The Country Girls vormde met The Lonely Girl (1962, in 1964 opnieuw uitgegeven als Girl with Green Eyes) en Girls in Their Married Bliss (1964) een trilogie met het thema van een naïef plattelandsmeisje dat zich in de grote stad tot een volwassen, zelfstandige vrouw ontwikkelt.

De openhartige manier waarop O’Brien over het seksleven van haar personages schreef, veroorzaakte in Ierland een storm van kritiek, waardoor de zaken waar het haar echt om te doen was ondergesneeuwd raakten. Ook werd O’Brien ervan beschuldigd de geest van jonge vrouwen te bederven. Haar boeken werden in Ierland zelfs verboden en verbrand.

Edna O’Brien werd in 1930 geboren in een streng religieus gezin in het Ierse graafschap Clare. Haar vader was volgens de schrijfster een verarmde herenboer en alcoholist, die zijn vermogen zou hebben vergokt.

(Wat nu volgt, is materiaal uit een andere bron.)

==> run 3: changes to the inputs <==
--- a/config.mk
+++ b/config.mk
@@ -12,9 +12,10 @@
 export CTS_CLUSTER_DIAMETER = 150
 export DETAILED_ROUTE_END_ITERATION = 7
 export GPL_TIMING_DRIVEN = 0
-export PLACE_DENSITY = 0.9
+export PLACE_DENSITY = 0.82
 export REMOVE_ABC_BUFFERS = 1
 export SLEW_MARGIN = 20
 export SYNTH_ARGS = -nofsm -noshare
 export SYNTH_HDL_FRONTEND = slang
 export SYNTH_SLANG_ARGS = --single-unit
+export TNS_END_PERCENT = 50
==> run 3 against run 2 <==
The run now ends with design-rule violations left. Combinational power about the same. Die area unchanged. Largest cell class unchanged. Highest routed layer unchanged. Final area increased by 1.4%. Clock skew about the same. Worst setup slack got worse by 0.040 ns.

Haar moeder zou een poos in de Verenigde Staten bij een rijke Iers-Amerikaanse familie hebben gewerkt, voordat ze zich aan haar gezin wijdde. In haar roman A Pagan Place (1970) vertelt O’Brien uitvoerig over haar repressieve jeugd, met ouders die alles wat met literatuur te maken had verketterden en een moeder die het verafschuwde dat haar dochter schrijfster was geworden.

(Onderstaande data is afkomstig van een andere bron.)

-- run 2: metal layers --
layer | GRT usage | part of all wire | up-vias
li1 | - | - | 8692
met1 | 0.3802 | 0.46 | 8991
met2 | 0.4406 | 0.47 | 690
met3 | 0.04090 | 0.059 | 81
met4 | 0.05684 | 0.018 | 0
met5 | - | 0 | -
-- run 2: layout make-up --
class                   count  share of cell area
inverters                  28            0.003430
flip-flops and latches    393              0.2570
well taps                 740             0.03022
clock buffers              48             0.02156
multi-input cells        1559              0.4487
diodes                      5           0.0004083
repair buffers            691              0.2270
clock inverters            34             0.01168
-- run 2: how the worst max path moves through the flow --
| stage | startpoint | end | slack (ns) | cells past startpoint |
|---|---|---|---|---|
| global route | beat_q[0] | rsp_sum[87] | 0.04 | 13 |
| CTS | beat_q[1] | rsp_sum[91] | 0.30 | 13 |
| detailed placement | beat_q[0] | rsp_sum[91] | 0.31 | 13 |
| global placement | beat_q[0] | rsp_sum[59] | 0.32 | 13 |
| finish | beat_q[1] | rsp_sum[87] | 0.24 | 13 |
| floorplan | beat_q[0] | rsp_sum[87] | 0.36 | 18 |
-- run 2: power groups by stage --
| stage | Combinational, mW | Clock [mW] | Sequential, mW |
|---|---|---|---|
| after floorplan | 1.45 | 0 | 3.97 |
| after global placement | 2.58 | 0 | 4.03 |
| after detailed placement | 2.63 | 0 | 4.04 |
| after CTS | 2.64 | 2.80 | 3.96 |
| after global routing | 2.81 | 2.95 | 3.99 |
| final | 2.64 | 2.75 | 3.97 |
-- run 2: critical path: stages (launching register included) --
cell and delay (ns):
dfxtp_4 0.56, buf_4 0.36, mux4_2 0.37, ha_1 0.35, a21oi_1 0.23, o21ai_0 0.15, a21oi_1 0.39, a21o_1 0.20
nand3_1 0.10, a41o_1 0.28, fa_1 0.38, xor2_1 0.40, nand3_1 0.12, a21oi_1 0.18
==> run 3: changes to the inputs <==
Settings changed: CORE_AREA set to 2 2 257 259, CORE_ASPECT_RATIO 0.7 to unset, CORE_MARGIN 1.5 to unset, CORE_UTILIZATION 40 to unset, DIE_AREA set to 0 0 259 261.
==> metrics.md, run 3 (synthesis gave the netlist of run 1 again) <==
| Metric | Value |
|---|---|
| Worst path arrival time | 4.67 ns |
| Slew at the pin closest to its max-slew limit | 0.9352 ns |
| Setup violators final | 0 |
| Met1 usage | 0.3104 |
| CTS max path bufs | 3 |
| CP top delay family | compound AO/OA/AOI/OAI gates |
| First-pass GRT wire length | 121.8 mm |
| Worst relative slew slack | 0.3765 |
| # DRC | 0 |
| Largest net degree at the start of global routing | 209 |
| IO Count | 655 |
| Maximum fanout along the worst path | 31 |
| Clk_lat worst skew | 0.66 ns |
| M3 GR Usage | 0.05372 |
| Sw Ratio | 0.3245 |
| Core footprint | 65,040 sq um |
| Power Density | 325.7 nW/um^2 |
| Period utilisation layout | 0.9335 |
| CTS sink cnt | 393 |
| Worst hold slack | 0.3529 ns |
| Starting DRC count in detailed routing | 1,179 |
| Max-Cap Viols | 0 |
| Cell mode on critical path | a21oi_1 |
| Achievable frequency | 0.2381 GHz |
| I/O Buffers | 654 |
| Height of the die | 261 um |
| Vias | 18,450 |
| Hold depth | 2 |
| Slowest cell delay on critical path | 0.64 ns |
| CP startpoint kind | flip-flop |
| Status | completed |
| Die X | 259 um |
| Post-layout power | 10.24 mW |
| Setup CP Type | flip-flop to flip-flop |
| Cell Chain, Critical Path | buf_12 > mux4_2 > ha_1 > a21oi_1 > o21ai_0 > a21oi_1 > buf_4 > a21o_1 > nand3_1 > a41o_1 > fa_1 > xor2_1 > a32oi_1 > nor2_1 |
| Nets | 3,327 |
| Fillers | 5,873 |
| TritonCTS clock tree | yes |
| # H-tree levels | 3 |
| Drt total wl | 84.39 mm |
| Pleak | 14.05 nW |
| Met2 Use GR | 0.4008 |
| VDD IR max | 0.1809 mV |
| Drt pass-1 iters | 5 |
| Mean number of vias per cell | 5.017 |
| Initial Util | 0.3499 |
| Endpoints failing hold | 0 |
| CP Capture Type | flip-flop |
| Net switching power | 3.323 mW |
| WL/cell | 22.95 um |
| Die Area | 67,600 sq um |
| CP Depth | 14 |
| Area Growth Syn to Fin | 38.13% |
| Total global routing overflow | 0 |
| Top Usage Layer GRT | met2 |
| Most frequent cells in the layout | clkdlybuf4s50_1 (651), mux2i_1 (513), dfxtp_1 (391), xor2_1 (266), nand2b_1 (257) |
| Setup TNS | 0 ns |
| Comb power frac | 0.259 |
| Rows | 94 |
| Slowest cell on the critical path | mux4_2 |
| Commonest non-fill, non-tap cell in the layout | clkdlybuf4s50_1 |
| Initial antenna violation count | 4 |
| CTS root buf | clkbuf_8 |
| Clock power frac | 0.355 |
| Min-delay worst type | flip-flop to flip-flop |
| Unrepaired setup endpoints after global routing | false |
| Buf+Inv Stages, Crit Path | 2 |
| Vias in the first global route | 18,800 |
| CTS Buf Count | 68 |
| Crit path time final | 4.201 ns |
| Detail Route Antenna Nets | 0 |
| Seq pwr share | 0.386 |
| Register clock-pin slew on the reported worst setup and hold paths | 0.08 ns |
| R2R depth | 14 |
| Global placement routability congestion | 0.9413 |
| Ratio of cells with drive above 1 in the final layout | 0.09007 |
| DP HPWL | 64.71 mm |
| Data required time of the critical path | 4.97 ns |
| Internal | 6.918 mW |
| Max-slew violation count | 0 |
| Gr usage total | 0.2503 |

Van 1941 tot 1946 zat O’Brien op een strenge meisjeskostschool bij de Zusters van Barmhartigheid. Die even verstikkende als repressieve omgeving deed niet onder voor die in haar ouderlijk huis en deed haar in opstand komen tegen het katholieke geloof. Na kostschool volgde ze in de avonduren een apothekersopleiding om overdag in een apotheek te werken.

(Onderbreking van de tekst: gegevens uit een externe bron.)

<file path="src/rtl/pipe_stage_reg.sv">
`default_nettype none
// ============================================================================
//  Module   : pipe_stage_reg
//  Purpose  : Reusable pipeline segment register carrying a control bundle and
//             a data bundle between CPU stages. It has a valid/ready handshake,
//             a one-entry skid buffer for back-pressure, a synchronous flush
//             that inserts a bubble, and a saturating bubble counter.
//  Revision : 1.0 - initial release
// ----------------------------------------------------------------------------
//  Ports
//    clk        in   1       rising-edge clock
//    rst        in   1       asynchronous active-low reset
//    in_valid   in   1       upstream entry valid
//    in_ready   out  1       block can accept an entry (register output)
//    in_ctrl    in   CTRL_W  upstream control bundle
//    in_data    in   DATA_W  upstream data bundle
//    flush      in   1       synchronous kill of all held entries
//    out_valid  out  1       outputs hold a valid entry
//    out_ready  in   1       downstream consumes the entry this cycle
//    out_ctrl   out  CTRL_W  held control bundle, zero when out_valid=0
//    out_data   out  DATA_W  held data bundle, zero when out_valid=0
//    bubble_cnt out  CNT_W   saturating count of cycles with out_valid=0
// ============================================================================
module pipe_stage_reg #(
  parameter int unsigned CTRL_W = 8,
  parameter int unsigned DATA_W = 68,
  parameter int unsigned CNT_W  = 16
) (
  input  logic              clk,
  input  logic              rst,
  input  logic              in_valid,
  output logic              in_ready,
  input  logic [CTRL_W-1:0] in_ctrl,
  input  logic [DATA_W-1:0] in_data,
  input  logic              flush,
  output logic              out_valid,
  input  logic              out_ready,
  output logic [CTRL_W-1:0] out_ctrl,
  output logic [DATA_W-1:0] out_data,
  output logic [CNT_W-1:0]  bubble_cnt
);

  localparam logic [CNT_W-1:0] c_cnt_max = '1;
  localparam logic [CNT_W-1:0] c_cnt_one = {{(CNT_W-1){1'b0}}, 1'b1};

  // Main entry drives the outputs directly; the skid entry is always younger.
  logic              r_main_valid;
  logic [CTRL_W-1:0] r_main_ctrl;
  logic [DATA_W-1:0] r_main_data;
  logic              r_skid_valid;
  logic [CTRL_W-1:0] r_skid_ctrl;
  logic [DATA_W-1:0] r_skid_data;
  logic [CNT_W-1:0]  r_bubble_cnt;

  logic w_accept;
  logic w_consume;

  // in_ready depends only on registered skid state, so there is no
  // combinational path from out_ready back to the upstream stage.
  assign w_accept  = in_valid && !r_skid_valid;
  assign w_consume = r_main_valid && out_ready;

  // Invalid entries are always zeroed so outputs need no gating and ctrl bits
  // read zero on every bubble.
  always_ff @(posedge clk or negedge rst) begin
    if (!rst) begin
      r_main_valid <= 1'b0;
      r_main_ctrl  <= '0;
      r_main_data  <= '0;
      r_skid_valid <= 1'b0;
      r_skid_ctrl  <= '0;
      r_skid_data  <= '0;
    end else if (flush) begin
      r_main_valid <= 1'b0;
      r_main_ctrl  <= '0;
      r_main_data  <= '0;
      r_skid_valid <= 1'b0;
      r_skid_ctrl  <= '0;
      r_skid_data  <= '0;
    end else if (!r_main_valid || w_consume) begin
      if (r_skid_valid) begin
        // Drain the older skid entry first; in_ready was low, so no accept.
        r_main_valid <= 1'b1;
        r_main_ctrl  <= r_skid_ctrl;
        r_main_data  <= r_skid_data;
        r_skid_valid <= 1'b0;
        r_skid_ctrl  <= '0;
        r_skid_data  <= '0;
      end else if (w_accept) begin
        r_main_valid <= 1'b1;
        r_main_ctrl  <= in_ctrl;
        r_main_data  <= in_data;
      end else begin
        r_main_valid <= 1'b0;
        r_main_ctrl  <= '0;
        r_main_data  <= '0;
      end
    end else if (w_accept) begin
      // Main is stalled: absorb one extra entry into the skid buffer.
      r_skid_valid <= 1'b1;
      r_skid_ctrl  <= in_ctrl;
      r_skid_data  <= in_data;
    end
  end

  // Counts cycles whose pre-edge out_valid is low, flushed cycles included.
  always_ff @(posedge clk or negedge rst) begin
    if (!rst) begin
      r_bubble_cnt <= '0;
    end else if (!r_main_valid && (r_bubble_cnt != c_cnt_max)) begin
      r_bubble_cnt <= r_bubble_cnt + c_cnt_one;
    end
  end

  assign in_ready   = !r_skid_valid;
  assign out_valid  = r_main_valid;
  assign out_ctrl   = r_main_ctrl;
  assign out_data   = r_main_data;
  assign bubble_cnt = r_bubble_cnt;

endmodule
`default_nettype wire
</file>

O’Briens leven veranderde toen ze James Joyce’s autobiografische A Portrait of the Artist as a Young Man las. Ineens besefte ze dat ook haar eigen leven stof voor een roman bood. Ze ging nu werken bij de Londense uitgever Hutchinson, die haar op een gegeven moment vroeg een roman te schrijven. Het werd The Country Girls. Zeventien romans, acht verhalenbundels en evenzoveel toneelstukken en essaybundels zouden volgen. In 2019 publiceerde ze haar laatste roman Girl, over de slachtoffers van de Boko Haram terreursekte in Nigeria.

In 1954 trouwde O’Brien met de Ierse auteur Ernest Gébler. Maar dat huwelijk eindigde na ruim tien jaar in een vechtscheiding en ruzie over de voogdij over haar twee zoons. In 1992 zou ze er de roman Time and Tide aan wijden.

Alleen was O’Brien duidelijk gelukkiger. Dan maar ‘a scandalous woman’ moet ze hebben gedacht, naar analogie van het openingsverhaal uit haar gelijknamige verhalenbundel.